Your assignment:
The job is to find each line in the entries holding the string "resultT" and copy that line.

** Opening Data for review block **

`src/common/aluPkg.sv`:
```
package aluPkg;

    // Operand and result width
    localparam int dataWidth = 16;

    localparam int ctlWidth = 6;

    // Bit positions inside the control word
    localparam int ctlEx = 5;
    localparam int ctlNx = 4;
    localparam int ctlEy = 3;
    localparam int ctlNy = 2;
    localparam int ctlF  = 1;
    localparam int ctlNo = 0;

    // ex/ey pass the operand, nx/ny invert it,
    // f picks add over AND, no inverts the output
    typedef logic [ctlWidth-1:0] aluCtlT;

    // Carry is zero for AND, lessThan is the result sign bit
    typedef struct packed {
        logic carry;
        logic zero;
        logic lessThan;
    } flagsT;

endpackage

```
`src/common/isaPkg.sv`:
```
package isaPkg;

    import aluPkg::*;

    localparam int regCount = 8;
    localparam int regIndexWidth = $clog2(regCount);

    typedef logic [regIndexWidth-1:0] regIndexT;

    // One register-to-register instruction
    typedef struct packed {
        aluCtlT                 ctl;
        logic                   useCarry;
        // Immediate replaces source Y
        logic                   useImm;
        regIndexT               dest;
        regIndexT               srcX;
        regIndexT               srcY;
        logic [dataWidth-1:0]   imm;
    } instrT;

    // What leaves the unit for each instruction
    typedef struct packed {
        logic [dataWidth-1:0]   value;
        flagsT                  flags;
        regIndexT               dest;
    } resultT;

endpackage

```
`src/alu/alu.sv`:
```
`timescale 1ns/1ps

module alu (
    input  logic [aluPkg::dataWidth-1:0] x,
    input  logic [aluPkg::dataWidth-1:0] y,
    input  aluPkg::aluCtlT               ctl,
    input  logic                         carryIn,
    output logic [aluPkg::dataWidth-1:0] value,
    output aluPkg::flagsT                flags
);

    import aluPkg::*;

    logic [dataWidth-1:0] xZeroed;
    logic [dataWidth-1:0] yZeroed;
    logic [dataWidth-1:0] xOperand;
    logic [dataWidth-1:0] yOperand;
    logic [dataWidth:0]   sum;
    logic [dataWidth-1:0] andResult;
    logic [dataWidth-1:0] coreResult;
    logic                 coreCarry;

    // Operand conditioning
    always_comb begin
        xZeroed  = ctl[ctlEx] ? x : '0;
        yZeroed  = ctl[ctlEy] ? y : '0;
        xOperand = ctl[ctlNx] ? ~xZeroed : xZeroed;
        yOperand = ctl[ctlNy] ? ~yZeroed : yZeroed;
    end

    // Extra top bit catches the carry out
    assign sum = {1'b0, xOperand} + {1'b0, yOperand} + {{dataWidth{1'b0}}, carryIn};

    assign andResult = xOperand & yOperand;

    always_comb begin
        if (ctl[ctlF]) begin
            coreResult = sum[dataWidth-1:0];
            coreCarry  = sum[dataWidth];
        end else begin
            coreResult = andResult;
            coreCarry  = 1'b0;
        end
    end

    // Carry is taken before the output inversion
    assign value = ctl[ctlNo] ? ~coreResult : coreResult;

    always_comb begin
        flags.carry    = coreCarry;
        flags.zero     = (value == '0);
        flags.lessThan = value[dataWidth-1];
    end

endmodule

```
`src/verilog/registerFile.sv`:
```
`timescale 1ns/1ps

module registerFile (
    input  logic                         clk,
    input  logic                         rstN,
    input  isaPkg::regIndexT             readIndexX,
    input  isaPkg::regIndexT             readIndexY,
    output logic [aluPkg::dataWidth-1:0] readDataX,
    output logic [aluPkg::dataWidth-1:0] readDataY,
    input  logic                         writeEnable,
    input  isaPkg::regIndexT             writeIndex,
    input  logic [aluPkg::dataWidth-1:0] writeData
);

    import aluPkg::*;
    import isaPkg::*;

    logic [dataWidth-1:0] regs [regCount];

    // Registers start at zero so the first reads are defined
    always_ff @(posedge clk or negedge rstN) begin
        if (!rstN) begin
            for (int i = 0; i < regCount; i++) begin
                regs[i] <= '0;
            end
        end else if (writeEnable) begin
            regs[writeIndex] <= writeData;
        end
    end

    // Reads see the value before this edge's write
    assign readDataX = regs[readIndexX];
    assign readDataY = regs[readIndexY];

endmodule

```
`src/verilog/handshakeStage.sv`:
```
`timescale 1ns/1ps

module handshakeStage #(
    parameter type payloadT = logic
) (
    input  logic    clk,
    input  logic    rstN,
    input  logic    inValid,
    input  payloadT inData,
    output logic    inReady,
    output logic    outValid,
    output payloadT outData,
    input  logic    outReady
);

    logic accept;

    // Empty, or the held entry leaves this cycle
    assign inReady = !outValid || outReady;
    assign accept  = inValid && inReady;

    always_ff @(posedge clk or negedge rstN) begin
        if (!rstN) begin
            outValid <= 1'b0;
        end else if (inReady) begin
            outValid <= inValid;
        end
    end

    // Payload only moves on a transfer and holds under back-pressure
    always_ff @(posedge clk) begin
        if (accept) begin
            outData <= inData;
        end
    end

endmodule

```
`src/verilog/executeControl.sv`:
```
`timescale 1ns/1ps

module executeControl (
    input  logic                         clk,
    input  logic                         rstN,

    input  logic                         instrValid,
    input  isaPkg::instrT                instr,
    output logic                         instrReady,

    output isaPkg::regIndexT             regIndexX,
    output isaPkg::regIndexT             regIndexY,
    input  logic [aluPkg::dataWidth-1:0] regDataX,
    input  logic [aluPkg::dataWidth-1:0] regDataY,

    output logic [aluPkg::dataWidth-1:0] aluX,
    output logic [aluPkg::dataWidth-1:0] aluY,
    output aluPkg::aluCtlT               aluCtl,
    output logic                         aluCarryIn,
    input  logic [aluPkg::dataWidth-1:0] aluValue,
    input  aluPkg::flagsT                aluFlags,

    output logic                         regWriteEnable,
    output isaPkg::regIndexT             regWriteIndex,
    output logic [aluPkg::dataWidth-1:0] regWriteData,

    output logic                         resultValid,
    output isaPkg::resultT               result,
    input  logic                         resultReady
);

    import aluPkg::*;
    import isaPkg::*;

    flagsT flagReg;
    logic  fire;

    // Execute only when the output stage can take the result
    assign fire = instrValid && resultReady;

    // The input stage drains exactly when we execute
    assign instrReady = resultReady;

    // Register read
    assign regIndexX = instr.srcX;
    assign regIndexY = instr.srcY;

    // Operand select
    assign aluX = regDataX;
    assign aluY = instr.useImm ? instr.imm : regDataY;

    assign aluCtl = instr.ctl;

    // Stored carry chains multi-word adds
    assign aluCarryIn = instr.useCarry && flagReg.carry;

    // Writeback happens at the same edge the result is taken
    assign regWriteEnable = fire;
    assign regWriteIndex  = instr.dest;
    assign regWriteData   = aluValue;

    assign resultValid = instrValid;

    always_comb begin
        result.value = aluValue;
        result.flags = aluFlags;
        result.dest  = instr.dest;
    end

    always_ff @(posedge clk or negedge rstN) begin
        if (!rstN) begin
            flagReg <= '0;
        end else if (fire) begin
            flagReg <= aluFlags;
        end
    end

endmodule

```
`src/verilog/executeUnit.sv`:
```
`timescale 1ns/1ps

module executeUnit (
    input  logic                         clk,
    input  logic                         rstN,

    input  logic                         instrValid,
    output logic                         instrReady,
    input  aluPkg::aluCtlT               ctl,
    input  logic                         useCarry,
    input  logic                         useImm,
    input  isaPkg::regIndexT             dest,
    input  isaPkg::regIndexT             srcX,
    input  isaPkg::regIndexT             srcY,
    input  logic [aluPkg::dataWidth-1:0] imm,

    output logic                         resultValid,
    input  logic                         resultReady,
    output logic [aluPkg::dataWidth-1:0] resultValue,
    output logic                         resultCarry,
    output logic                         resultZero,
    output logic                         resultLessThan,
    output isaPkg::regIndexT             resultDest
);

    import aluPkg::*;
    import isaPkg::*;

    instrT                instrIn;
    logic                 stagedValid;
    instrT                stagedInstr;
    logic                 stagedReady;

    regIndexT             regIndexX;
    regIndexT             regIndexY;
    logic [dataWidth-1:0] regDataX;
    logic [dataWidth-1:0] regDataY;
    logic                 regWriteEnable;
    regIndexT             regWriteIndex;
    logic [dataWidth-1:0] regWriteData;

    logic [dataWidth-1:0] aluX;
    logic [dataWidth-1:0] aluY;
    aluCtlT               aluCtl;
    logic                 aluCarryIn;
    logic [dataWidth-1:0] aluValue;
    flagsT                aluFlags;

    logic                 execValid;
    resultT               execResult;
    logic                 outStageReady;
    resultT               outResult;

    // Pack the loose instruction fields
    assign instrIn = '{ctl: ctl, useCarry: useCarry, useImm: useImm, dest: dest,
                       srcX: srcX, srcY: srcY, imm: imm};

    handshakeStage #(.payloadT(instrT)) inStage (
        .clk(clk), .rstN(rstN),
        .inValid(instrValid), .inData(instrIn), .inReady(instrReady),
        .outValid(stagedValid), .outData(stagedInstr), .outReady(stagedReady)
    );

    executeControl control (
        .clk(clk), .rstN(rstN),
        .instrValid(stagedValid), .instr(stagedInstr), .instrReady(stagedReady),
        .regIndexX(regIndexX), .regIndexY(regIndexY),
        .regDataX(regDataX), .regDataY(regDataY),
        .aluX(aluX), .aluY(aluY), .aluCtl(aluCtl), .aluCarryIn(aluCarryIn),
        .aluValue(aluValue), .aluFlags(aluFlags),
        .regWriteEnable(regWriteEnable), .regWriteIndex(regWriteIndex),
        .regWriteData(regWriteData),
        .resultValid(execValid), .result(execResult), .resultReady(outStageReady)
    );

    registerFile regFile (
        .clk(clk), .rstN(rstN),
        .readIndexX(regIndexX), .readIndexY(regIndexY),
        .readDataX(regDataX), .readDataY(regDataY),
        .writeEnable(regWriteEnable), .writeIndex(regWriteIndex),
        .writeData(regWriteData)
    );

    alu aluCore (
        .x(aluX), .y(aluY), .ctl(aluCtl), .carryIn(aluCarryIn),
        .value(aluValue), .flags(aluFlags)
    );

    handshakeStage #(.payloadT(resultT)) outStage (
        .clk(clk), .rstN(rstN),
        .inValid(execValid), .inData(execResult), .inReady(outStageReady),
        .outValid(resultValid), .outData(outResult), .outReady(resultReady)
    );

    // Unpack the result onto loose ports
    assign resultValue    = outResult.value;
    assign resultCarry    = outResult.flags.carry;
    assign resultZero     = outResult.flags.zero;
    assign resultLessThan = outResult.flags.lessThan;
    assign resultDest     = outResult.dest;

endmodule

```
`src/tcam_macros.svh`:
```
`ifndef TCAM_MACROS_SVH
`define TCAM_MACROS_SVH

// search key layout.
`define TCAM_KEY_BITS 144
`define TCAM_FIELD_BITS 2
`define TCAM_FIELD_COUNT 72

// field number as seen on the table write port.
`define TCAM_FIELD_IDX_BITS 7

// entry space.
`define TCAM_ENTRY_COUNT 256
`define TCAM_INDEX_BITS 8

// search strobe to result valid, in cycles.
`define TCAM_PIPE_DEPTH 3

`endif

```
`src/tcam_key_pkg.sv`:
```
`include "tcam_macros.svh"

package tcam_key_pkg;

  typedef logic [`TCAM_FIELD_BITS-1:0] field_t; // one field value.

  // field 0 sits in the lowest bits of the key.
  typedef field_t [`TCAM_FIELD_COUNT-1:0] field_array_t;

  // the same key bits, as a flat word or as per-field values.
  typedef union packed {
    logic [`TCAM_KEY_BITS-1:0] flat;
    field_array_t fields;
  } search_key_t;

endpackage

```
`src/search_key_stage.sv`:
```
`timescale 1ns/1ps

module search_key_stage
  import tcam_key_pkg::*;
(
  input  logic        clk,
  input  logic        rst,
  input  logic        search,
  input  search_key_t key,
  output search_key_t key_q,
  output logic        key_valid
);

  // key register, loaded only on a search.
  always_ff @(posedge clk) begin
    if (search) begin
      key_q.flat <= key.flat;
    end
  end

  // strobe follows the key by one cycle.
  always_ff @(posedge clk) begin
    if (rst) begin
      key_valid <= 1'b0;
    end else begin
      key_valid <= search;
    end
  end

endmodule

```
`config.mk`:
```
export PLATFORM = sky130hd
export DESIGN_NAME = search_key_stage
export DESIGN_NICKNAME = d
export VERILOG_FILES = /design/src/tcam_key_pkg.sv /design/src/search_key_stage.sv
export VERILOG_INCLUDE_DIRS = /design/src
export SDC_FILE = /design/constraint.sdc
export NUM_CORES = 1
export LEC_CHECK = 0
export BUFFER_PORTS_ARGS = -buffer_cell sky130_fd_sc_hd__buf_2
export CAP_MARGIN = 20
export CORE_AREA = 4 4 112 114
export CTS_CLUSTER_SIZE = 16
export DETAILED_ROUTE_END_ITERATION = 8
export DIE_AREA = 0 0 116 118
export PLACE_DENSITY = 0.69
export SLEW_MARGIN = 20
export SYNTH_ARGS = -nofsm -noshare
export SYNTH_HDL_FRONTEND = slang
export SYNTH_SLANG_ARGS = --single-unit
```
`constraint.sdc`:
```
create_clock -name clk -period 0.8 [get_ports clk]
set_clock_uncertainty 0.2 [all_clocks]
set_input_delay 0.16 -clock clk [delete_from_list [all_inputs] [get_ports clk]]
set_output_delay 0.16 -clock clk [all_outputs]
set_load 0.01 [all_outputs]
```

** Closing Data for review block **

Response box:
    } resultT;
    output isaPkg::resultT               result,
    resultT               execResult;
    resultT               outResult;
    handshakeStage #(.payloadT(resultT)) outStage (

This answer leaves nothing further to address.